Secondo le rilevazioni dell’Osservatorio Fintech & Insurtech del Politecnico di Milano, il 74% degli italiani (connessi) usa l’home banking, e il 65% l’app della propria banca. Valori alti che dimostrano un buon livello di maturità nell’utilizzo di uno smartphone, un tablet o un pc non solo per l’intrattenimento e i social.
Ben consci del successo nell’utilizzo delle loro app, gli istituti di credito lavorano per migliorarle. Ma non solo: lavorare a un progetto di questo tipo è un’ottima occasione per ripensare il modo con cui si realizza innovazione in un’azienda. Anche in quelle che apparentemente non offrono tecnologia.
Dal bonifico alla sottoscrizione di un prodotto bancario
Un buon esempio di come partendo dall’aggiornamento di una app per l’home banking si sia introdotta una nuova cultura dell’innovazione viene da BPER. Negli ultimi tre anni l’app BPER è passata da strumento pensato per le disposizioni a uno con diverse funzionalità, come la sottoscrizione, la gestione dei principali prodotti bancari e il contatto diretto con i consulenti specializzati.

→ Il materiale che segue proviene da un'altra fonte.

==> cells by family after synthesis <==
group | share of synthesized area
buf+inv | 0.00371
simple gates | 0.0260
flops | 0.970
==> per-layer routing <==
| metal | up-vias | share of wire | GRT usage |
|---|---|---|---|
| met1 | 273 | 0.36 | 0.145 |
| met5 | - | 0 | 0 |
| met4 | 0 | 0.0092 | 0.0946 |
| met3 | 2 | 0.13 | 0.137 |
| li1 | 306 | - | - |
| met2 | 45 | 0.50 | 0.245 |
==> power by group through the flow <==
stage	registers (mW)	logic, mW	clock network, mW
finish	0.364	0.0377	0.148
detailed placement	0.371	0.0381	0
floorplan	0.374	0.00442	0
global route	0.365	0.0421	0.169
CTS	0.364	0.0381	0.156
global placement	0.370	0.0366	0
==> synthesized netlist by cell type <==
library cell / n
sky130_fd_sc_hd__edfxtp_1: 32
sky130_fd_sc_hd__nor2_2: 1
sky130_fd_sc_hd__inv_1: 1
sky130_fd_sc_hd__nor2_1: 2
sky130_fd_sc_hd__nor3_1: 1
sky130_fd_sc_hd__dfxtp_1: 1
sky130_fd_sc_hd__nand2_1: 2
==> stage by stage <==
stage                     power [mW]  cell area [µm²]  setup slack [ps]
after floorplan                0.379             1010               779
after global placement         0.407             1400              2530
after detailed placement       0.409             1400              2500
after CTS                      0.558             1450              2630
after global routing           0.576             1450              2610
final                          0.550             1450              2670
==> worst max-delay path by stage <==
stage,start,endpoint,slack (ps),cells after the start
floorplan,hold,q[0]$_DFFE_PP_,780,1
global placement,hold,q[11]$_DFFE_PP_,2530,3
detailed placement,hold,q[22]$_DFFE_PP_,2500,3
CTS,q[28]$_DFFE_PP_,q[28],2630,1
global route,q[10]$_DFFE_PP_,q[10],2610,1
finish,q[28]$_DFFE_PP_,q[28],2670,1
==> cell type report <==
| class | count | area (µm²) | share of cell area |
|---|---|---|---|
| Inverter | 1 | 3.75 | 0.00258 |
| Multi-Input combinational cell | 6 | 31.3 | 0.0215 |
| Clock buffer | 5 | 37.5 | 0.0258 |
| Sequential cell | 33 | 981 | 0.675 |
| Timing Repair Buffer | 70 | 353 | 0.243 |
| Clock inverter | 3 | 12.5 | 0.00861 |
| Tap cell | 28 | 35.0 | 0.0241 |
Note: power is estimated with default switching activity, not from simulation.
## src/rtl/procPkg.sv

```systemverilog
/*
 * Shared widths, opcodes and stage payloads for the five-stage core.
 * Instruction formats (word addressed, 16 bits):
 *   ALU        op[15:11] rs[10:8] rt[7:5] rd[4:2] funct[1:0]
 *   ADDI/LD/ST op[15:11] rs[10:8] rt[7:5] imm5[4:0]  (LD writes rt, ST stores rt)
 *   LBI        op[15:11] rd[10:8] imm8[7:0]
 *   BEQZ/BNEZ  op[15:11] rs[10:8] imm8[7:0],  J  op[15:11] disp11[10:0]
 * Branch and jump target is pc + 1 + sign-extended offset.
 */
package procPkg;

    localparam int dataW    = 16;    // Data and instruction width
    localparam int regAddrW = 3;     // Eight registers

    typedef enum logic [4:0] {
        opHalt = 5'b00000,
        opNop  = 5'b00001,
        opJ    = 5'b00100,
        opAddi = 5'b01000,
        opBeqz = 5'b01100,
        opBnez = 5'b01101,
        opSt   = 5'b10000,
        opLd   = 5'b10001,
        opLbi  = 5'b11000,
        opAlu  = 5'b11011    // Register-register, op picked by funct
    } opcodeT;

    typedef enum logic [1:0] {
        fnAdd = 2'b00,
        fnSub = 2'b01,       // rs - rt
        fnXor = 2'b10,
        fnAnd = 2'b11
    } functT;

    typedef struct packed {
        logic             valid;
        logic [dataW-1:0] pc;
        logic [dataW-1:0] instr;
    } ifIdT;

    typedef struct packed {
        logic                valid;
        logic [dataW-1:0]    pc;
        opcodeT              opcode;
        functT               funct;
        logic [dataW-1:0]    rsVal;
        logic [dataW-1:0]    rtVal;     // Also store data
        logic [dataW-1:0]    immExt;
        logic [regAddrW-1:0] writeAddr;
        logic                regWrite;
        logic                memRead;
        logic                memWrite;
        logic                isBranch;
        logic                isJump;
        logic                halt;
    } idExT;

    typedef struct packed {
        logic                valid;
        logic [dataW-1:0]    aluOut;    // Result or memory address
        logic [dataW-1:0]    rtVal;
        logic [regAddrW-1:0] writeAddr;
        logic                regWrite;
        logic                memRead;
        logic                memWrite;
        logic                halt;
    } exMemT;

    typedef struct packed {
        logic                valid;
        logic [dataW-1:0]    aluOut;
        logic [dataW-1:0]    memOut;
        logic [regAddrW-1:0] writeAddr;
        logic                regWrite;
        logic                memRead;   // Selects memOut at writeback
        logic                halt;
    } memWbT;

endpackage

```

## src/rtl/fetch.sv

```systemverilog
/*
 * Fetch stage. Holds the PC and the instruction memory.
 * With run low the load port fills instruction memory and fetch emits bubbles.
 * With run high the PC steps by one unless stalled, halting or redirected.
 * A redirect from execute reloads the PC and always wins.
 */
`timescale 1ns/100ps

module fetch import procPkg::*; #(
    parameter int imemDepth = 256
) (
    input  logic             clk,
    input  logic             rst,
    input  logic             run,
    input  logic             progWe,
    input  logic [dataW-1:0] progAddr,
    input  logic [dataW-1:0] progData,
    input  logic             stall,
    input  logic             halting,
    input  logic             redirect,
    input  logic [dataW-1:0] target,
    output ifIdT             ifOut
);

    localparam int imemAW = $clog2(imemDepth);

    logic [dataW-1:0] imem [imemDepth];  // Program store, no reset
    logic [dataW-1:0] pc;
    logic             stopped;           // HALT went through decode
    logic             advance;

    assign advance = run && !stall && !halting && !stopped;

    // Load port, only while the core is parked
    always_ff @(posedge clk) begin
        if (!run && progWe) begin
            imem[progAddr[imemAW-1:0]] <= progData;
        end
    end

    always_ff @(posedge clk) begin
        if (rst) begin
            pc      <= '0;
            stopped <= 1'b0;
        end else begin
            if (redirect) begin
                pc <= target;                 // Taken branch or jump
            end else if (advance) begin
                pc <= pc + dataW'(1);
            end
            // A HALT flushed by a redirect in the same cycle does not count
            if (halting && !redirect) begin
                stopped <= 1'b1;
            end
        end
    end

    // Combinational read at the PC, bubble when not advancing
    always_comb begin
        ifOut.valid = advance;
        ifOut.pc    = pc;
        ifOut.instr = imem[pc[imemAW-1:0]];
    end

endmodule

```

## config.mk

```make
export PLATFORM = sky130hd
export DESIGN_NAME = fetch
export DESIGN_NICKNAME = d
export VERILOG_FILES = /design/src/rtl/procPkg.sv /design/src/rtl/fetch.sv
export SDC_FILE = /design/constraint.sdc
export NUM_CORES = 2
export LEC_CHECK = 0
export ABC_AREA = 1
export BUFFER_PORTS_ARGS = -buffer_cell sky130_fd_sc_hd__buf_2
export CORE_MARGIN = 4
export CORE_UTILIZATION = 54
export DETAILED_ROUTE_END_ITERATION = 12
export PLACE_DENSITY = 0.74
export SETUP_SLACK_MARGIN = 0.1
export SYNTH_ARGS = -nofsm -noshare
export SYNTH_HDL_FRONTEND = slang
export SYNTH_SLANG_ARGS = --single-unit
```

## constraint.sdc

```tcl
create_clock -name clk -period 2.9 [get_ports clk]
set_clock_uncertainty 0.1 [all_clocks]
set_input_delay 0.435 -clock clk [delete_from_list [all_inputs] [get_ports clk]]
set_output_delay 0.435 -clock clk [all_outputs]
set_load 0.005 [all_outputs]
```
File: src/rtl/decode.sv
/*
 * Decode stage. Turns the fetched word into idEx controls, reads the
 * register file and extends immediates.
 * The register file writes before it reads, so only idEx and exMem
 * destinations can cause a stall. A stalled instruction sends a bubble.
 * halting flags a HALT in decode, err flags an unknown opcode.
 */
`timescale 1ns/100ps

module decode import procPkg::*; (
    input  logic                clk,
    input  logic                rst,
    input  ifIdT                idIn,
    input  idExT                exPeek,
    input  exMemT               memPeek,
    input  logic                wbEn,
    input  logic [regAddrW-1:0] wbAddr,
    input  logic [dataW-1:0]    wbData,
    output idExT                idOut,
    output logic                stall,
    output logic                halting,
    output logic                err
);

    localparam int numRegs = 2 ** regAddrW;

    logic [dataW-1:0]    regs [numRegs];
    opcodeT              opcode;
    logic [regAddrW-1:0] rs;
    logic [regAddrW-1:0] rt;
    logic [regAddrW-1:0] rd;
    logic                readsRs;
    logic                readsRt;
    logic                illegal;
    idExT                dec;

    // Pending write to addr from an older instruction still in flight
    function automatic logic busy(input logic [regAddrW-1:0] addr,
                                  input idExT ex, input exMemT mem);
        logic exHit;
        logic memHit;
        exHit  = ex.valid && ex.regWrite && (ex.writeAddr == addr);
        memHit = mem.valid && mem.regWrite && (mem.writeAddr == addr);
        return exHit || memHit;
    endfunction

    assign opcode = opcodeT'(idIn.instr[15:11]);
    assign rs     = idIn.instr[10:8];
    assign rt     = idIn.instr[7:5];
    assign rd     = idIn.instr[4:2];

    // Register file, writeback port
    always_ff @(posedge clk) begin
        if (rst) begin
            for (int i = 0; i < numRegs; i++) begin
                regs[i] <= '0;
            end
        end else if (wbEn) begin
            regs[wbAddr] <= wbData;
        end
    end

    always_comb begin
        dec         = '0;
        dec.pc      = idIn.pc;
        dec.opcode  = opcode;
        dec.funct   = functT'(idIn.instr[1:0]);
        dec.rsVal   = (wbEn && wbAddr == rs) ? wbData : regs[rs];  // Write before read
        dec.rtVal   = (wbEn && wbAddr == rt) ? wbData : regs[rt];
        readsRs     = 1'b0;
        readsRt     = 1'b0;
        illegal     = 1'b0;
        case (opcode)
            opAlu: begin
                dec.writeAddr = rd;
                dec.regWrite  = 1'b1;
                readsRs       = 1'b1;
                readsRt       = 1'b1;
            end
            opAddi: begin
                dec.immExt    = {{(dataW-5){idIn.instr[4]}}, idIn.instr[4:0]};
                dec.writeAddr = rt;
                dec.regWrite  = 1'b1;
                readsRs       = 1'b1;
            end
            opLbi: begin
                dec.immExt    = {{(dataW-8){idIn.instr[7]}}, idIn.instr[7:0]};
                dec.writeAddr = rs;               // Destination sits in rs slot
                dec.regWrite  = 1'b1;
            end
            opLd: begin
                dec.immExt    = {{(dataW-5){idIn.instr[4]}}, idIn.instr[4:0]};
                dec.writeAddr = rt;
                dec.regWrite  = 1'b1;
                dec.memRead   = 1'b1;
                readsRs       = 1'b1;
            end
            opSt: begin
                dec.immExt    = {{(dataW-5){idIn.instr[4]}}, idIn.instr[4:0]};
                dec.memWrite  = 1'b1;
                readsRs       = 1'b1;             // Base address
                readsRt       = 1'b1;             // Store data
            end
            opBeqz, opBnez: begin
                dec.immExt    = {{(dataW-8){idIn.instr[7]}}, idIn.instr[7:0]};
                dec.isBranch  = 1'b1;
                readsRs       = 1'b1;
            end
            opJ: begin
                dec.immExt    = {{(dataW-11){idIn.instr[10]}}, idIn.instr[10:0]};
                dec.isJump    = 1'b1;
            end
            opHalt: dec.halt = 1'b1;
            opNop:  ;                              // No side effects
            default: illegal = 1'b1;               // Passes down as a no-op
        endcase
    end

    // Interlock on either source still waiting for its producer
    assign stall = idIn.valid &&
                   ((readsRs && busy(rs, exPeek, memPeek)) ||
                    (readsRt && busy(rt, exPeek, memPeek)));

    always_comb begin
        idOut       = dec;
        idOut.valid = idIn.valid && !stall;  // Bubble while stalling
    end

    assign halting = idIn.valid && (opcode == opHalt);
    assign err     = idIn.valid && illegal;

endmodule

File: config.mk
export PLATFORM = sky130hd
export DESIGN_NAME = decode
export DESIGN_NICKNAME = d
export VERILOG_FILES = /design/src/rtl/procPkg.sv /design/src/rtl/decode.sv
export SDC_FILE = /design/constraint.sdc
export NUM_CORES = 1
export LEC_CHECK = 0
export BUFFER_PORTS_ARGS = -buffer_cell sky130_fd_sc_hd__buf_2
export CELL_PAD_IN_SITES_DETAIL_PLACEMENT = 1
export CELL_PAD_IN_SITES_GLOBAL_PLACEMENT = 2
export CORE_MARGIN = 2
export CORE_UTILIZATION = 34
export CTS_BUF_LIST = sky130_fd_sc_hd__clkbuf_8
export CTS_CLUSTER_DIAMETER = 150
export DETAILED_ROUTE_END_ITERATION = 8
export GPL_TIMING_DRIVEN = 0
export PLACE_DENSITY = 0.86
export SLEW_MARGIN = 25
export SYNTH_ARGS = -nofsm -noshare
export SYNTH_HDL_FRONTEND = slang
export SYNTH_SLANG_ARGS = --single-unit
File: constraint.sdc
create_clock -name clk -period 3 [get_ports clk]
set_input_delay 0.75 -clock clk [delete_from_list [all_inputs] [get_ports clk]]
set_output_delay 0.75 -clock clk [all_outputs]
set_load 0.005 [all_outputs]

Tra i prodotti digitali innovativi introdotti nell’app spicca “PagaPoi”, che permette di rateizzare importi anche contenuti, attingendo a una disponibilità mensile predefinita. PagaPoi non è solo un prodotto: è un esempio di come si può immaginare la banca del futuro. Non più servizi isolati, ma funzionalità intelligenti integrate nella vita digitale del cliente.